The RPI Engineers women's ice hockey team are a National Collegiate Athletic Association (NCAA) Division I women's college ice hockey program that represents Rensselaer Polytechnic Institute (RPI). The Engineers are a member of the ECAC Hockey (ECACHL) conference. They play at the Houston Field House in Troy, New York.

==History==
The Engineers women's hockey program began for the 1995–96 season, playing at the NCAA Division III level in ECAC East. In their final season in Division III, the 2004–05 season, the Engineers qualified to the championship game of the ECAC East Tournament. It was their second consecutive season in the championship. That season, RPI had 21 wins, compared to only 6 losses and a league record of 17–2–0. In addition, the Engineers were ranked second in the nation in scoring defense (allowing only 1.22 goals per game). Nationally, the Engineers were fourth in power play percentage and eighth in scoring offense. The star of the team was sophomore Julie Aho. She was selected as an AHCA National All-America, and led the team in scoring in each of her first two seasons.

In 2005–06, RPI was a Division I independent. The club won 18 games, lost 6 and tied 2. During that season, the team notched wins over Colgate, Northeastern, Connecticut and Boston University. Despite being an independent, the Engineers were ranked fourth in the NCAA in winning percentage (.731) and seventh in scoring offense (3.23 goals per game average). Senior goaltender Rosina Schiff would become the program's all-time leader in wins with 40 (since broken) and games played with 65 (since broken).

Rensselaer joined the ECAC for the 2006–07 season. In its second season in the ECAC (2007–08), Rensselaer won 13 games, compared to 15 losses and 5 ties and a conference record of 6–12–4. The Engineers matched the single season record for ties, including its first-ever point over then nationally ranked Dartmouth in a 1–1 draw in Hanover.

The record for most wins at the NCAA Division I level in one season is 19, which was set in 2008–09 (19–14–4). The overall program record is 21, set in 2004–05, the team's last year at the Division III level. The Engineers made NCAA history on February 28, 2010, beating Quinnipiac 2–1 in five overtime periods. Senior defenseman Laura Gersten had the game-winning goal. She registered it at 4:32 of the fifth overtime session to not only clinch the win, but the series victory. It is now the second longest college hockey game in NCAA history, surpassed a few weeks later on March 12, 2010, in a men's hockey contest between Quinnipiac beat Union.

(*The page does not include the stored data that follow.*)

## src/verilog/muldiv_pkg.sv

```systemverilog
package muldiv_pkg;

    // datapath widths
    localparam int xlen        = 32;
    localparam int prod_width  = 64;     // sign-extended operands and full product

    // multiplier pipeline depth, must divide prod_width (2, 4 or 8)
    localparam int mult_stages = 4;
    localparam int slice_width = prod_width / mult_stages;  // multiplier bits per stage

    // operation tag carried from issue to completion
    localparam int tag_width   = 4;

    // divider step counter, counts xlen steps down to zero
    localparam int div_count_width = $clog2(xlen);

    // RV32M operations, in funct3 order
    // bit 2 clear is a multiply, bit 2 set is a divide or remainder
    typedef enum logic [2:0] {
        op_mul    = 3'd0,    // low word, signed x signed
        op_mulh   = 3'd1,    // high word, signed x signed
        op_mulhsu = 3'd2,    // high word, signed x unsigned
        op_mulhu  = 3'd3,    // high word, unsigned x unsigned
        op_div    = 3'd4,
        op_divu   = 3'd5,
        op_rem    = 3'd6,
        op_remu   = 3'd7
    } muldiv_func_e;

    // iterative divider states
    typedef enum logic [1:0] {
        div_idle = 2'd0,     // ready for a new divide
        div_busy = 2'd1,     // shift-subtract steps running
        div_hold = 2'd2      // result waiting for the arbiter
    } div_state_e;

endpackage

```

## src/verilog/mult_stage.sv

```systemverilog
module mult_stage (
    input  logic                              clock,
    input  logic                              reset,
    input  logic                              start,
    input  logic [muldiv_pkg::prod_width-1:0] prev_sum,
    input  logic [muldiv_pkg::prod_width-1:0] mplier,
    input  logic [muldiv_pkg::prod_width-1:0] mcand,
    input  muldiv_pkg::muldiv_func_e          func,
    input  logic [muldiv_pkg::tag_width-1:0]  tag_in,
    output logic [muldiv_pkg::prod_width-1:0] product_sum,
    output logic [muldiv_pkg::prod_width-1:0] next_mplier,
    output logic [muldiv_pkg::prod_width-1:0] next_mcand,
    output muldiv_pkg::muldiv_func_e          next_func,
    output logic [muldiv_pkg::tag_width-1:0]  tag_out,
    output logic                              done
);
    import muldiv_pkg::*;

    logic [prod_width-1:0] partial_product;
    logic [prod_width-1:0] shifted_mplier;
    logic [prod_width-1:0] shifted_mcand;

    // one slice of the multiplier against the whole multiplicand
    assign partial_product = mplier[slice_width-1:0] * mcand;

    assign shifted_mplier = {{slice_width{1'b0}}, mplier[prod_width-1:slice_width]};
    assign shifted_mcand  = {mcand[prod_width-slice_width-1:0], {slice_width{1'b0}}};

    always_ff @(posedge clock) begin
        product_sum <= prev_sum + partial_product;
        next_mplier <= shifted_mplier;
        next_mcand  <= shifted_mcand;
        next_func   <= func;
        tag_out     <= tag_in;
    end

    always_ff @(posedge clock) begin
        if (reset) begin
            done <= 1'b0;
        end else begin
            done <= start;    // valid bit walks down the chain
        end
    end

endmodule

```

## src/verilog/mult_pipe.sv

```systemverilog
module mult_pipe (
    input  logic                             clock,
    input  logic                             reset,
    input  logic                             issue_valid,
    input  muldiv_pkg::muldiv_func_e         issue_func,
    input  logic [muldiv_pkg::xlen-1:0]      issue_rs1,
    input  logic [muldiv_pkg::xlen-1:0]      issue_rs2,
    input  logic [muldiv_pkg::tag_width-1:0] issue_tag,
    output logic                             mult_done,
    output logic [muldiv_pkg::tag_width-1:0] mult_tag,
    output logic [muldiv_pkg::xlen-1:0]      mult_result
);
    import muldiv_pkg::*;

    logic                  mult_start;
    logic [prod_width-1:0] ext_rs1;
    logic [prod_width-1:0] ext_rs2;

    // element 0 feeds the first stage, element mult_stages leaves the last
    logic [mult_stages:0]                 done_chain;
    logic [mult_stages:0][prod_width-1:0] sum_chain;
    logic [mult_stages:0][prod_width-1:0] mplier_chain;
    logic [mult_stages:0][prod_width-1:0] mcand_chain;
    muldiv_func_e [mult_stages:0]         func_chain;
    logic [mult_stages:0][tag_width-1:0]  tag_chain;

    assign mult_start = issue_valid &&
                        (issue_func inside {op_mul, op_mulh, op_mulhsu, op_mulhu});

    // extend to 64 bits so the low 64 product bits are exact for every mode
    always_comb begin
        case (issue_func)
            op_mul, op_mulh, op_mulhsu: ext_rs1 = {{(prod_width-xlen){issue_rs1[xlen-1]}}, issue_rs1};
            default:                    ext_rs1 = {{(prod_width-xlen){1'b0}}, issue_rs1};
        endcase
        case (issue_func)
            op_mul, op_mulh: ext_rs2 = {{(prod_width-xlen){issue_rs2[xlen-1]}}, issue_rs2};
            default:         ext_rs2 = {{(prod_width-xlen){1'b0}}, issue_rs2};
        endcase
    end

    assign done_chain[0]   = mult_start;
    assign sum_chain[0]    = '0;          // running sum starts empty
    assign mplier_chain[0] = ext_rs2;
    assign mcand_chain[0]  = ext_rs1;
    assign func_chain[0]   = issue_func;
    assign tag_chain[0]    = issue_tag;

    // each instance takes element i and produces element i+1
    mult_stage stage_inst [mult_stages-1:0] (
        .clock       (clock),
        .reset       (reset),
        .start       (done_chain[mult_stages-1:0]),
        .prev_sum    (sum_chain[mult_stages-1:0]),
        .mplier      (mplier_chain[mult_stages-1:0]),
        .mcand       (mcand_chain[mult_stages-1:0]),
        .func        (func_chain[mult_stages-1:0]),
        .tag_in      (tag_chain[mult_stages-1:0]),
        .product_sum (sum_chain[mult_stages:1]),
        .next_mplier (mplier_chain[mult_stages:1]),  // last shifted operands are dropped
        .next_mcand  (mcand_chain[mult_stages:1]),
        .next_func   (func_chain[mult_stages:1]),
        .tag_out     (tag_chain[mult_stages:1]),
        .done        (done_chain[mult_stages:1])
    );

    assign mult_done = done_chain[mult_stages];
    assign mult_tag  = tag_chain[mult_stages];

    // word select uses the function that travelled with the operands
    assign mult_result = (func_chain[mult_stages] == op_mul) ?
                         sum_chain[mult_stages][xlen-1:0] :
                         sum_chain[mult_stages][prod_width-1:xlen];

endmodule

```

## src/verilog/div_iter.sv

```systemverilog
module div_iter (
    input  logic                             clock,
    input  logic                             reset,
    input  logic                             issue_valid,
    input  muldiv_pkg::muldiv_func_e         issue_func,
    input  logic [muldiv_pkg::xlen-1:0]      issue_rs1,
    input  logic [muldiv_pkg::xlen-1:0]      issue_rs2,
    input  logic [muldiv_pkg::tag_width-1:0] issue_tag,
    input  logic                             div_grant,
    output logic                             div_ready,
    output logic                             div_done,
    output logic [muldiv_pkg::tag_width-1:0] div_tag,
    output logic [muldiv_pkg::xlen-1:0]      div_result
);
    import muldiv_pkg::*;

    div_state_e state;

    // issue side decode
    logic            start;
    logic            is_signed;
    logic            is_rem;
    logic            div_by_zero;
    logic            overflow;
    logic [xlen-1:0] abs_rs1;
    logic [xlen-1:0] abs_rs2;

    // iteration registers
    logic [xlen-1:0]            quo;        // dividend shifts out, quotient shifts in
    logic [xlen-1:0]            rem;
    logic [xlen-1:0]            divisor;
    logic [div_count_width-1:0] count;
    logic                       neg_quot;
    logic                       neg_rem;
    logic                       want_rem;
    logic [tag_width-1:0]       tag_q;
    logic [xlen-1:0]            result_q;

    // one restoring step
    logic [xlen:0]   shifted;
    logic [xlen:0]   diff;
    logic [xlen-1:0] quo_next;
    logic [xlen-1:0] rem_next;
    logic [xlen-1:0] quo_fix;
    logic [xlen-1:0] rem_fix;

    assign start = issue_valid && (state == div_idle) &&
                   (issue_func inside {op_div, op_divu, op_rem, op_remu});

    assign is_signed   = issue_func inside {op_div, op_rem};
    assign is_rem      = issue_func inside {op_rem, op_remu};
    assign div_by_zero = (issue_rs2 == '0);
    assign overflow    = is_signed && (issue_rs1 == {1'b1, {(xlen-1){1'b0}}}) &&
                         (issue_rs2 == '1);   // most negative / -1

    assign abs_rs1 = (is_signed && issue_rs1[xlen-1]) ? -issue_rs1 : issue_rs1;
    assign abs_rs2 = (is_signed && issue_rs2[xlen-1]) ? -issue_rs2 : issue_rs2;

    assign shifted  = {rem, quo[xlen-1]};
    assign diff     = shifted - {1'b0, divisor};
    assign quo_next = {quo[xlen-2:0], ~diff[xlen]};                  // borrow means bit 0
    assign rem_next = diff[xlen] ? shifted[xlen-1:0] : diff[xlen-1:0];  // restore on borrow

    // remainder takes the dividend sign, quotient the xor of both
    assign quo_fix = neg_quot ? -quo_next : quo_next;
    assign rem_fix = neg_rem ? -rem_next : rem_next;

    always_ff @(posedge clock) begin
        if (reset) begin
            state <= div_idle;
        end else begin
            case (state)
                div_idle: if (start) state <= (div_by_zero || overflow) ? div_hold : div_busy;
                div_busy: if (count == '0) state <= div_hold;
                div_hold: if (div_grant) state <= div_idle;
                default:  state <= div_idle;
            endcase
        end
    end

    always_ff @(posedge clock) begin
        if (start) begin
            quo      <= abs_rs1;
            rem      <= '0;
            divisor  <= abs_rs2;
            count    <= div_count_width'(xlen - 1);
            neg_quot <= is_signed && (issue_rs1[xlen-1] ^ issue_rs2[xlen-1]);
            neg_rem  <= is_signed && issue_rs1[xlen-1];
            want_rem <= is_rem;
            tag_q    <= issue_tag;
            // corner cases are resolved right here and skip the steps
            if (div_by_zero) begin
                result_q <= is_rem ? issue_rs1 : '1;
            end else if (overflow) begin
                result_q <= is_rem ? '0 : issue_rs1;
            end
        end else if (state == div_busy) begin
            quo   <= quo_next;
            rem   <= rem_next;
            count <= count - 1'b1;
            if (count == '0) begin
                result_q <= want_rem ? rem_fix : quo_fix;   // last step
            end
        end
    end

    assign div_ready  = (state == div_idle);
    assign div_done   = (state == div_hold);
    assign div_tag    = tag_q;
    assign div_result = result_q;

endmodule

```

## src/verilog/completion_arbiter.sv

```systemverilog
module completion_arbiter (
    input  logic                             clock,
    input  logic                             reset,
    input  logic                             mult_done,
    input  logic [muldiv_pkg::tag_width-1:0] mult_tag,
    input  logic [muldiv_pkg::xlen-1:0]      mult_result,
    input  logic                             div_done,
    input  logic [muldiv_pkg::tag_width-1:0] div_tag,
    input  logic [muldiv_pkg::xlen-1:0]      div_result,
    output logic                             div_grant,
    output logic                             complete_valid,
    output logic [muldiv_pkg::tag_width-1:0] complete_tag,
    output logic [muldiv_pkg::xlen-1:0]      complete_result
);

    // the multiplier cannot stall, so the divider only wins an empty slot
    assign div_grant = div_done && !mult_done;

    always_ff @(posedge clock) begin
        if (reset) begin
            complete_valid <= 1'b0;
        end else begin
            complete_valid <= mult_done || div_done;
        end
    end

    always_ff @(posedge clock) begin
        if (mult_done) begin
            complete_tag    <= mult_tag;
            complete_result <= mult_result;
        end else begin
            // divider result, it stays held when it loses
            complete_tag    <= div_tag;
            complete_result <= div_result;
        end
    end

endmodule

```

## src/verilog/muldiv_unit.sv

```systemverilog
module muldiv_unit (
    input  logic                             clock,
    input  logic                             reset,
    input  logic                             issue_valid,
    input  muldiv_pkg::muldiv_func_e         issue_func,
    input  logic [muldiv_pkg::xlen-1:0]      issue_rs1,
    input  logic [muldiv_pkg::xlen-1:0]      issue_rs2,
    input  logic [muldiv_pkg::tag_width-1:0] issue_tag,
    output logic                             div_ready,
    output logic                             complete_valid,
    output logic [muldiv_pkg::tag_width-1:0] complete_tag,
    output logic [muldiv_pkg::xlen-1:0]      complete_result
);
    import muldiv_pkg::*;

    logic                 mult_done;
    logic [tag_width-1:0] mult_tag;
    logic [xlen-1:0]      mult_result;

    logic                 div_done;
    logic                 div_grant;
    logic [tag_width-1:0] div_tag;
    logic [xlen-1:0]      div_result;

    // both units see every issue, each picks its own functions
    mult_pipe mult_pipe_inst (
        .clock       (clock),
        .reset       (reset),
        .issue_valid (issue_valid),
        .issue_func  (issue_func),
        .issue_rs1   (issue_rs1),
        .issue_rs2   (issue_rs2),
        .issue_tag   (issue_tag),
        .mult_done   (mult_done),
        .mult_tag    (mult_tag),
        .mult_result (mult_result)
    );

    div_iter div_iter_inst (
        .clock       (clock),
        .reset       (reset),
        .issue_valid (issue_valid),
        .issue_func  (issue_func),
        .issue_rs1   (issue_rs1),
        .issue_rs2   (issue_rs2),
        .issue_tag   (issue_tag),
        .div_grant   (div_grant),
        .div_ready   (div_ready),
        .div_done    (div_done),
        .div_tag     (div_tag),
        .div_result  (div_result)
    );

    completion_arbiter completion_arbiter_inst (
        .clock           (clock),
        .reset           (reset),
        .mult_done       (mult_done),
        .mult_tag        (mult_tag),
        .mult_result     (mult_result),
        .div_done        (div_done),
        .div_tag         (div_tag),
        .div_result      (div_result),
        .div_grant       (div_grant),
        .complete_valid  (complete_valid),
        .complete_tag    (complete_tag),
        .complete_result (complete_result)
    );

endmodule

```

## config.mk

```make
export PLATFORM = sky130hd
export DESIGN_NAME = muldiv_unit
export DESIGN_NICKNAME = d
export VERILOG_FILES = /design/src/verilog/muldiv_pkg.sv /design/src/verilog/mult_stage.sv /design/src/verilog/mult_pipe.sv /design/src/verilog/div_iter.sv /design/src/verilog/completion_arbiter.sv /design/src/verilog/muldiv_unit.sv
export SDC_FILE = /design/constraint.sdc
export NUM_CORES = 2
export LEC_CHECK = 0
export BUFFER_PORTS_ARGS = -buffer_cell sky130_fd_sc_hd__buf_2
export CORE_AREA = 5 5 413 415
export DETAILED_ROUTE_END_ITERATION = 6
export DIE_AREA = 0 0 418 420
export HOLD_SLACK_MARGIN = 0.03
export MAX_ROUTING_LAYER = met4
export SYNTH_ARGS = -nofsm -noshare
export SYNTH_HDL_FRONTEND = slang
export SYNTH_SLANG_ARGS = --single-unit
```

## constraint.sdc

```tcl
create_clock -name clock -period 9 [get_ports clock]
set_input_delay 1.8 -clock clock [delete_from_list [all_inputs] [get_ports clock]]
set_output_delay 1.8 -clock clock [all_outputs]
set_load 0.005 [all_outputs]
```

# Word-level counts from Yosys, hierarchy flattened
# Cells that the tools add are included.
classes:
  add_sub_neg: 9
  n_mul: 4
  eq_ne: 15
  muxes: 24
  bitwise_logic: 2
  n_reduce_logical: 27
ops:
  columns: ["op", "count"]
  rows:
  - ["$mux 32", 17]
  - ["$add 64x64->64", 3]
  - ["$neg 32->32", 4]
  - ["$eq 32x32->1 const B", 2]
  - ["$mul 16x64->64", 1]
  - ["$mux 64", 1]
  - ["$mul 16x48->48", 1]
  - ["$sub 33x32->33", 1]
  - ["$logic_not 32->1", 1]
  - ["$mul 16x32->32", 1]
  - ["$mul 1x16->16", 1]
  - ["$eq 3x3->1 const B", 4]
  - ["$logic_and 1x1->1", 9]
  - ["$mux 2", 4]
  - ["$reduce_bool 2->1", 4]
  - ["$reduce_bool 4->1", 2]
  - ["$eq 3x2->1 const B", 2]
  - ["$logic_not 3->1", 2]
  - ["$pmux 2 s3", 1]
  - ["$reduce_and 3->1", 2]
  - ["$logic_not 5->1", 1]
  - ["$sub 5x1->5 const B", 1]
  - ["$mux 4", 1]
  - ["$ne 2x1->1 const B", 2]
  - ["12 further kinds", 13]
totals:
  reg_bits: 582
  in_bits: 74
  out_inout_bits: 38
  wordCells: 117

# Depth between registers and ports, before layout
depth:
  depth_word: 8
  ltp_mapped: 39
  depth_no_buf: 38

# Hierarchy
# A second synthesis with hierarchy kept.
unflattened:
  hier_cells: 16206
  area_unflattened_um2: 143596.5
modules_own_cells:
  columns: ["mod", "n_inst", "cells_each", "area_per_inst_um2", "seq_area_each_um2"]
  rows:
  - ["mult_stage at mult_pipe_inst.stage_inst[1] ...", 2, 3679, 32573.7, 3363.2]
  - ["mult_stage at mult_pipe_inst.stage_inst[3]", 1, 3694, 32772.7, 3363.2]
  - ["mult_stage at mult_pipe_inst.stage_inst[0]", 1, 3675, 32570.0, 3363.2]
  - ["div_iter", 1, 1359, 11398.4, 3873.7]
  - ["completion_arbiter", 1, 79, 1268.7, 740.7]
  - ["mult_pipe", 1, 41, 439.2, 0.0]

# Worst setup path before layout
# Ideal clock, no wire load.
synth_path:
  path_type: "input-to-reg"
  start: "in issue_rs1[10] in the netlist's numbering"
  end: "reg mult_pipe_inst.stage_inst[0].product_sum[52] in the netlist's numbering"
  setup_ns: 0.126
  arrival_time_ns: 8.594
  t_required_ns: 8.874
  path_slack_ns: 0.280
  cell_stages: 28
  path_buffers: 2
  path_cell_list: "clkbuf_1 buf_1 nand2_1 fa_1 inv_1 fa_1 inv_1 fa_1 fa_1 inv_1 fa_1 inv_1 fa_1 inv_1 ha_1 a21o_1 a21o_1 a22o_1 nor4bb_1 o22ai_1 nand4_1 a21boi_1 o211ai_1 a21oi_1 o41ai_1 o21ai_0 a221o_1 xor2_1"
synth_between:
  elab_chain_cells: 2
synth_rtl:
  columns: ["item", "line", "rtl"]
  rows:
  - ["start: declaration", "muldiv_unit.sv:6", "input logic [muldiv_pkg::xlen-1:0] issue_rs1,"]
  - ["$mux 64", "mult_pipe.sv:32", "case (issue_func)"]
  - ["$mul 16x64->64", "mult_stage.sv:24", "assign partial_product = mplier[slice_width-1:0] * mcand;"]
  - ["net mult_pipe_inst.stage_inst[0].partial_product[52]", "mult_stage.sv:19", "logic [prod_width-1:0] partial_product;"]
  - ["end signal: assignment", "mult_stage.sv:30", "product_sum <= prev_sum + partial_product;"]
  - ["end: declaration", "mult_stage.sv:10", "output logic [muldiv_pkg::prod_width-1:0] product_sum,"]
# The timed path passes the listed nets, and every way through them passes these cells.
# A chain may end at the register's enable or synchronous reset.

# Final worst setup path
layout_path:
  start: "reg mult_pipe_inst.stage_inst[0].next_mcand[24] in the netlist's numbering"
  end: "reg mult_pipe_inst.stage_inst[1].product_sum[63] in the netlist's numbering"
layout_between:
  elab_chain_cells: 2
layout_rtl:
  columns: ["item", "line", "rtl"]
  rows:
  - ["start: declaration", "mult_stage.sv:12", "output logic [muldiv_pkg::prod_width-1:0] next_mcand,"]
  - ["start signal: assignment", "mult_stage.sv:32", "next_mcand <= shifted_mcand;"]
  - ["$mul 16x48->48", "mult_stage.sv:24", null]
  - ["$add 64x64->64", "mult_stage.sv:30", null]
  - ["end signal: assignment", "mult_stage.sv:30", null]
  - ["end: declaration", "mult_stage.sv:10", null]
# Every way passes these cells.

During the 2010–11 season, the Engineers boasted one statistic that no other Division I team in the country could: three Alaskan players on its current roster. Amanda Castignetti is from Anchorage (and attended Shattuck St-Mary's in Minnesota), Jordan Smelker, a freshman from Anchorage, and Nona Letuligasenoa (attended the North American Hockey Academy in Stowe, Vermont) were the three players in question.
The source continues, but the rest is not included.